In Navarre, Spain, researchers conducted a prospective cohort study using electronic records of physicians and labs to assess medically attended ILI in vaccinated and unvaccinated patients. In addition, they did a nested case-control analysis of ILI patients to determine vaccination status in those who were tested for flu. The study ran from Nov 5, 2012, to Feb 3.
In the cohort study, the ILI incidence was 9.4 per 1,000 vaccinated person-years, versus 23.2 per 1,000 unvaccinated person-years (P < 0.001). This yielded a VE against ILI of 32% (95% CI, 15% to 46%). When the researchers looked only at vaccination target groups, the results were nearly the same.
In the case-control study, 97 of 291 ILI patients tested positive for flu, including 83 (86%) for type B, 8 for H1N1, and 6 for H3N2. Three of the 97 confirmed flu patients had been vaccinated, as had 37 of the 194 test-negative controls. This yielded an adjusted overall VE of 86% (95% CI, 45% to 96%). For type B viruses only, the VE estimate was 89% (95% CI, 46% to 98%).
All 14 type B viruses identified in the patients were of the Yamagata lineage, the same as in the vaccine, the report says.
The authors comment that their findings are preliminary and may have limited statistical power for some analyses, but they adjusted for the most often recognized confounders in their cohort study. “The case-control analysis included only laboratory-confirmed cases and compared them with controls recruited in the same healthcare settings before either patient or physician knew the laboratory result, a fact that reduced selection bias,” they add.

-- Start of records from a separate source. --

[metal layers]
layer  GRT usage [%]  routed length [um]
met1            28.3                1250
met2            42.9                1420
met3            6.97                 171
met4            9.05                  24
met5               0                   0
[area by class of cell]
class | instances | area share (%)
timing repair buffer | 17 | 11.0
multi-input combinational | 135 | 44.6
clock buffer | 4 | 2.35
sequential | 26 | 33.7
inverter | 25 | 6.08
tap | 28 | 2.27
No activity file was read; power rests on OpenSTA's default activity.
<file path="config.mk">
export PLATFORM = sky130hd
export DESIGN_NAME = i2s_mic_capture
export DESIGN_NICKNAME = d
export VERILOG_FILES = /design/src/rtl/i2s_mic_capture.sv
export SDC_FILE = /design/constraint.sdc
export NUM_CORES = 1
export LEC_CHECK = 0
export BUFFER_PORTS_ARGS = -buffer_cell sky130_fd_sc_hd__buf_2
export CORE_ASPECT_RATIO = 0.7
export CORE_MARGIN = 4
export CORE_UTILIZATION = 40
export CTS_BUF_LIST = sky130_fd_sc_hd__clkbuf_8
export DETAILED_ROUTE_END_ITERATION = 6
export SLEW_MARGIN = 20
export SYNTH_ARGS = -nofsm -noshare
export SYNTH_HDL_FRONTEND = slang
export SYNTH_SLANG_ARGS = --single-unit
</file>
<file path="constraint.sdc">
create_clock -name clk -period 4.8 [get_ports clk]
set_input_delay 0.96 -clock clk [delete_from_list [all_inputs] [get_ports clk]]
set_output_delay 0.96 -clock clk [all_outputs]
set_load 0.05 [all_outputs]
</file>
<file path="src/rtl/i2s_mic_capture.sv">
// i2s_mic_capture: drives an INMP441-style I2S MEMS microphone (SCK/WS),
// deserialises one channel of SD and presents a held signed 24-bit sample
// with a one-clk strobe per audio frame.
// Optional DC-removal stage is compiled in with `define I2S_MIC_DC_REMOVE_EN.
module i2s_mic_capture #(
    parameter int unsigned SCK_HALF_PERIOD = 8,
    parameter int unsigned CHANNEL         = 0,
    parameter int unsigned DC_SHIFT        = 10
) (
    input  logic        clk,
    input  logic        rst,
    output logic        sck_o,
    output logic        ws_o,
    input  logic        sd_i,
    output logic [23:0] mic_o,
    output logic        mic_valid_o
);

    localparam int unsigned SAMPLE_W = 24;
    localparam int unsigned SLOT_W   = 6;
    localparam int unsigned DIV_W    = (SCK_HALF_PERIOD > 1) ? $clog2(SCK_HALF_PERIOD) : 1;
    localparam logic [DIV_W-1:0] DIV_LAST = DIV_W'(SCK_HALF_PERIOD - 1);
    localparam logic CH_SEL = 1'(CHANNEL);
    localparam logic [4:0] FIRST_BIT_SLOT = 5'd1;
    localparam logic [4:0] LAST_BIT_SLOT  = 5'd24;

    // Reject parameter values the divider and filter cannot support
    if (SCK_HALF_PERIOD < 2) begin : g_bad_half_period
        $error("i2s_mic_capture: SCK_HALF_PERIOD must be at least 2");
    end
    if (DC_SHIFT == 0 || DC_SHIFT > 32) begin : g_bad_dc_shift
        $error("i2s_mic_capture: DC_SHIFT must be in 1..32");
    end

    logic [DIV_W-1:0]    div_q,   div_d;
    logic                sck_q,   sck_d;
    logic [SLOT_W-1:0]   slot_q,  slot_d;
    logic                ws_q,    ws_d;
    logic [SAMPLE_W-1:0] shift_q, shift_d;
    logic                done_q,  done_d;
    logic [SAMPLE_W-1:0] mic_q,   mic_d;
    logic                valid_q, valid_d;

    logic                div_tc;
    logic                rise_evt;
    logic                fall_evt;
    logic [4:0]          slot_lo;
    logic                in_window;
    logic [SAMPLE_W-1:0] sample_out;

    // Event decode: SCK toggles at the divider terminal count
    always_comb begin
        div_tc    = (div_q == DIV_LAST);
        rise_evt  = div_tc & ~sck_q;
        fall_evt  = div_tc &  sck_q;
        slot_lo   = slot_q[4:0];
        in_window = (ws_q == CH_SEL)
                  && (slot_lo >= FIRST_BIT_SLOT)
                  && (slot_lo <= LAST_BIT_SLOT);
    end

`ifdef I2S_MIC_DC_REMOVE_EN
    localparam int unsigned ACC_W = SAMPLE_W + DC_SHIFT;
    localparam logic [SAMPLE_W-1:0] SAT_POS = 24'h7F_FFFF;
    localparam logic [SAMPLE_W-1:0] SAT_NEG = 24'h80_0000;

    logic signed [ACC_W-1:0]    acc_q, acc_d;
    logic signed [SAMPLE_W-1:0] avg;
    logic signed [SAMPLE_W-1:0] x_s;
    logic signed [SAMPLE_W:0]   diff;

    // DC-blocked sample: subtract running average, saturate to 24 bits
    always_comb begin
        x_s  = $signed(shift_q);
        avg  = SAMPLE_W'(acc_q >>> DC_SHIFT);
        diff = (SAMPLE_W+1)'(x_s) - (SAMPLE_W+1)'(avg);
        if (diff[SAMPLE_W] != diff[SAMPLE_W-1]) begin
            sample_out = diff[SAMPLE_W] ? SAT_NEG : SAT_POS;
        end else begin
            sample_out = diff[SAMPLE_W-1:0];
        end
        acc_d = acc_q;
        if (done_q) begin
            acc_d = acc_q + ACC_W'(x_s) - ACC_W'(avg);
        end
    end

    // Leaky-average accumulator, one update per completed sample
    always_ff @(posedge clk or posedge rst) begin
        if (rst) begin
            acc_q <= '0;
        end else begin
            acc_q <= acc_d;
        end
    end
`else
    // Raw sample passes straight through
    always_comb begin
        sample_out = shift_q;
    end
`endif

    // Next-state logic for divider, slot counter, shifter and output stage
    always_comb begin
        div_d   = div_tc ? '0 : div_q + DIV_W'(1);
        sck_d   = sck_q ^ div_tc;
        slot_d  = fall_evt ? slot_q + SLOT_W'(1) : slot_q;
        ws_d    = slot_d[SLOT_W-1];
        shift_d = shift_q;
        done_d  = 1'b0;
        mic_d   = mic_q;
        valid_d = 1'b0;

        if (rise_evt && in_window) begin
            shift_d = {shift_q[SAMPLE_W-2:0], sd_i};
            done_d  = (slot_lo == LAST_BIT_SLOT);
        end

        if (done_q) begin
            mic_d   = sample_out;
            valid_d = 1'b1;
        end
    end

    // State registers; reset discards any partial frame
    always_ff @(posedge clk or posedge rst) begin
        if (rst) begin
            div_q   <= '0;
            sck_q   <= 1'b0;
            slot_q  <= '0;
            ws_q    <= 1'b0;
            shift_q <= '0;
            done_q  <= 1'b0;
            mic_q   <= '0;
            valid_q <= 1'b0;
        end else begin
            div_q   <= div_d;
            sck_q   <= sck_d;
            slot_q  <= slot_d;
            ws_q    <= ws_d;
            shift_q <= shift_d;
            done_q  <= done_d;
            mic_q   <= mic_d;
            valid_q <= valid_d;
        end
    end

    assign sck_o       = sck_q;
    assign ws_o        = ws_q;
    assign mic_o       = mic_q;
    assign mic_valid_o = valid_q;

endmodule

</file>
`config.mk`:
```
export PLATFORM = sky130hd
export DESIGN_NAME = dadda_mult_arbiter
export DESIGN_NICKNAME = d
export VERILOG_FILES = /design/src/rtl/dadda_mult_arbiter.sv
export SDC_FILE = /design/constraint.sdc
export NUM_CORES = 1
export LEC_CHECK = 0
export ABC_AREA = 1
export ABC_CLOCK_PERIOD_IN_PS = 18600
export CORE_MARGIN = 8
export CORE_UTILIZATION = 30
export DETAILED_ROUTE_END_ITERATION = 8
export PLACE_DENSITY = 0.55
export SYNTH_ARGS = -nofsm -noshare
export SYNTH_HDL_FRONTEND = slang
export SYNTH_SLANG_ARGS = --single-unit
```
`constraint.sdc`:
```
create_clock -name clk -period 18.6 [get_ports clk]
set_input_delay 3.72 -clock clk [delete_from_list [all_inputs] [get_ports clk]]
set_output_delay 3.72 -clock clk [all_outputs]
set_load 0.1 [all_outputs]
```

A recent study from the United Kingdom, also using the test-negative case-control method, found this season’s VE against type B to be somewhat lower than the new studies, at 52%. That analysis found an overall VE of 51% and a VE of 49% against influenza A. On the other hand, Danish researchers recently found that in people over 65, the vaccine had essentially no effectiveness against type A viruses but was 69% effective against type B.
Questions about vaccine/virus match
In the accompanying editorial, experts from Australia and Sweden discuss the various dilemmas in assessing flu VE. They are Heath Kelly of the Victorian Infectious Diseases Laboratory in Melbourne and Ines Steffens of the European Centre for Disease Prevention and Control in Stockholm.
Among other things, they comment that the recent Danish study and others suggest that the connection between VE and the match of vaccine strains to circulating viruses may not be as clear as previously assumed. For example, in a recent 4-year study from Australian sentinel practices, VE was estimated at 58% in 2007, when all strains were assessed as predominantly mismatched, but 59% in 2010, when the strains predominantly matched.
Kelly and Steffens observe that recent studies show that inactivated flu vaccine yields protection levels below the 70% to 90% range, which was commonly cited in the past. But they add, “It is important to bear in mind that ‘moderate’ protection, in the order of 40 to 60%, is nonetheless protection. If vaccination with a safe vaccine decreases the risk of an adverse outcome by approximately half, vaccination can be confidently recommended.”
“We hope that influenza vaccine researchers continue to refine study methods to estimate the benefit that can be expected from inactivated vaccines in routine practice, and agree on how best to describe this benefit. This is important for a consistent and credible public health message,” they conclude.